What can your voice say about you?

Now that Zoom has taken away our ability to assess body language, our voices have become the prime agents for detecting one another’s emotions.

Writer: Anastasiya Kolesnichenko
Editor: Bethany Maia Evans
Artist: Sophie North

The world as we know it has become digitalitalised. Meetings and classes have moved online, as has the ability to express oneself. Whilst previously, speakers could look their listeners directly in the eyes, walk around the room or even stomp their feet to show their emotions, this is no longer the case online.

So how can we emote in a digital world? Thankfully, back in 2017, Dr. Michael Kraus of Yale University conducted a study addressing this issue. The solution might just surprise you: it is easier to detect someone’s emotions when you can hear them, but can’t see them.

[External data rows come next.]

File: src/rtl/jtdsp16_pkg.sv
// Shared definitions for the JTDSP16 instruction cache used by do/redo loops:
// FSM state encoding, cache depth and N/K field widths.
package jtdsp16_pkg;

  localparam int CACHE_DEPTH = 15;
  localparam int N_W         = 4;
  localparam int K_W         = 7;
  localparam int DATA_W      = 16;

  typedef enum logic [1:0] {
    IDLE   = 2'd0,
    LOAD   = 2'd1,
    REPLAY = 2'd2
  } cache_state_t;

  // An iteration count of zero behaves as a single pass.
  function automatic logic [K_W-1:0] k_eff(input logic [K_W-1:0] k);
    return (k == '0) ? K_W'(1) : k;
  endfunction

endpackage

File: src/rtl/jtdsp16_cache_mem.sv
// 15x16 loop-body storage: synchronous write, asynchronous read.
// Contents are never cleared, so a finished loop body stays available.
module jtdsp16_cache_mem
  import jtdsp16_pkg::*;
(
  input  logic              clk,
  input  logic              i_we,
  input  logic [N_W-1:0]    i_waddr,
  input  logic [DATA_W-1:0] i_wdata,
  input  logic [N_W-1:0]    i_raddr,
  output logic [DATA_W-1:0] o_rdata
);

  logic [DATA_W-1:0] r_mem [CACHE_DEPTH];

  always_ff @(posedge clk) begin
    if (i_we && (i_waddr < N_W'(CACHE_DEPTH)))
      r_mem[i_waddr] <= i_wdata;
  end

  // Address 15 is unreachable; return zero rather than reading past the array.
  assign o_rdata = (i_raddr < N_W'(CACHE_DEPTH)) ? r_mem[i_raddr] : '0;

endmodule

File: src/rtl/jtdsp16_cache_ctrl.sv
// DSP16 do/redo loop cache controller: captures N words on the first pass and
// replays them K-1 times with the PC frozen. Define JTDSP16_CACHE_REDO_EN for redo.
module jtdsp16_cache_ctrl
  import jtdsp16_pkg::*;
(
  input  logic              clk,
  input  logic              rst,
  input  logic              cen,
  input  logic              inst_ok,
  input  logic              do_en,
  input  logic              redo_en,
  input  logic [N_W-1:0]    n_field,
  input  logic [K_W-1:0]    k_field,
  input  logic [DATA_W-1:0] rom_dout,
  output logic [DATA_W-1:0] cache_dout,
  output logic              up_cache,
  output logic              pc_halt,
  output logic              irq_mask,
  output logic              busy,
  output logic              bad_do
);

  cache_state_t   r_state, w_state_next;
  logic [N_W-1:0] r_n, w_n_next;
  logic [N_W-1:0] r_wr_ptr, w_wr_ptr_next;
  logic [N_W-1:0] r_rd_ptr, w_rd_ptr_next;
  logic [K_W-1:0] r_k, w_k_next;
  logic [K_W-1:0] r_iter, w_iter_next;
  logic           r_bad_do, w_bad_do_next;
  logic           w_load_wr;
  logic           w_we;
  logic           w_redo_go;

`ifdef JTDSP16_CACHE_REDO_EN
  logic r_valid, w_valid_next;
  assign w_redo_go = redo_en & r_valid;
`else
  logic w_unused_redo;
  assign w_unused_redo = redo_en;
  assign w_redo_go     = 1'b0;
`endif

  always_comb begin
    w_state_next  = r_state;
    w_n_next      = r_n;
    w_k_next      = r_k;
    w_wr_ptr_next = r_wr_ptr;
    w_rd_ptr_next = r_rd_ptr;
    w_iter_next   = r_iter;
    w_bad_do_next = r_bad_do;
    w_load_wr     = 1'b0;
`ifdef JTDSP16_CACHE_REDO_EN
    w_valid_next  = r_valid;
`endif
    case (r_state)
      IDLE: begin
        if (do_en) begin
          if (n_field != '0) begin
            w_n_next      = n_field;
            w_k_next      = k_eff(k_field);
            w_wr_ptr_next = '0;
            w_state_next  = LOAD;
          end else begin
            w_bad_do_next = 1'b1;
          end
        end else if (w_redo_go) begin
          w_iter_next   = k_eff(k_field);
          w_rd_ptr_next = '0;
          w_state_next  = REPLAY;
        end
      end
      LOAD: begin
        if (inst_ok) begin
          w_load_wr     = 1'b1;
          w_wr_ptr_next = r_wr_ptr + N_W'(1);
          if (r_wr_ptr == r_n - N_W'(1)) begin
`ifdef JTDSP16_CACHE_REDO_EN
            w_valid_next = 1'b1;
`endif
            if (r_k <= K_W'(1)) begin
              w_state_next = IDLE;
            end else begin
              w_iter_next   = r_k - K_W'(1);
              w_rd_ptr_next = '0;
              w_state_next  = REPLAY;
            end
          end
        end
      end
      REPLAY: begin
        if (inst_ok) begin
          if (r_rd_ptr == r_n - N_W'(1)) begin
            w_rd_ptr_next = '0;
            // Saturating decrement keeps iter from wrapping on the final pass.
            if (r_iter <= K_W'(1)) begin
              w_iter_next  = '0;
              w_state_next = IDLE;
            end else begin
              w_iter_next = r_iter - K_W'(1);
            end
          end else begin
            w_rd_ptr_next = r_rd_ptr + N_W'(1);
          end
        end
      end
      default: w_state_next = IDLE;
    endcase
  end

  always_ff @(posedge clk) begin
    if (rst) begin
      r_state  <= IDLE;
      r_n      <= '0;
      r_k      <= '0;
      r_wr_ptr <= '0;
      r_rd_ptr <= '0;
      r_iter   <= '0;
      r_bad_do <= 1'b0;
`ifdef JTDSP16_CACHE_REDO_EN
      r_valid  <= 1'b0;
`endif
    end else if (cen) begin
      r_state  <= w_state_next;
      r_n      <= w_n_next;
      r_k      <= w_k_next;
      r_wr_ptr <= w_wr_ptr_next;
      r_rd_ptr <= w_rd_ptr_next;
      r_iter   <= w_iter_next;
      r_bad_do <= w_bad_do_next;
`ifdef JTDSP16_CACHE_REDO_EN
      r_valid  <= w_valid_next;
`endif
    end
  end

  assign w_we = w_load_wr & cen & ~rst;

  jtdsp16_cache_mem u_mem (
    .clk     (clk),
    .i_we    (w_we),
    .i_waddr (r_wr_ptr),
    .i_wdata (rom_dout),
    .i_raddr (r_rd_ptr),
    .o_rdata (cache_dout)
  );

  assign up_cache = (r_state == REPLAY);
  assign pc_halt  = (r_state == REPLAY);
  assign busy     = (r_state != IDLE);
  assign irq_mask = (r_state != IDLE);
  assign bad_do   = r_bad_do;

endmodule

Kraus asked strangers to discuss difficult work situations over Zoom using either just the microphone or both microphone and video. The results showed that the participants were more empathetic during the voice-only communication.

So if you’re trying to communicate something over Zoom, you should probably turn your camera off. The solution sounds easy, but how can we decode emotions from someone’s voice?

How do we hear emotions in speech?

The autonomic nervous system is closely linked with the emotion centres in the brain. This connection helps to explain why we can recognise when our loved ones are upset or angry from slight changes in their tone of voice.

When we hear an unfamiliar person talk, we are quick to notice their sex and age. It’s not hard for us to determine whether the language spoken is their mother tongue, or where in the country they were brought up. We do this not only by interpreting the words they say but also by how they say it. When we listen, we pay attention to the nonverbal content of the voice; the pitch, the volume, the speed, and the pauses in speech.

In many cases, sounds such as ‘woohoo’ and ‘oops’ are enough for us to assess how the person pronouncing them feels. For millions of years, humans have used these wordless vocalisations to communicate feelings that can be understood in seconds. These vocal bursts, the ‘oohs’, ‘aahs’ and ‘uh-ohs’, represent a grand total of 24 emotions, according to a 2019 American Psychologist study.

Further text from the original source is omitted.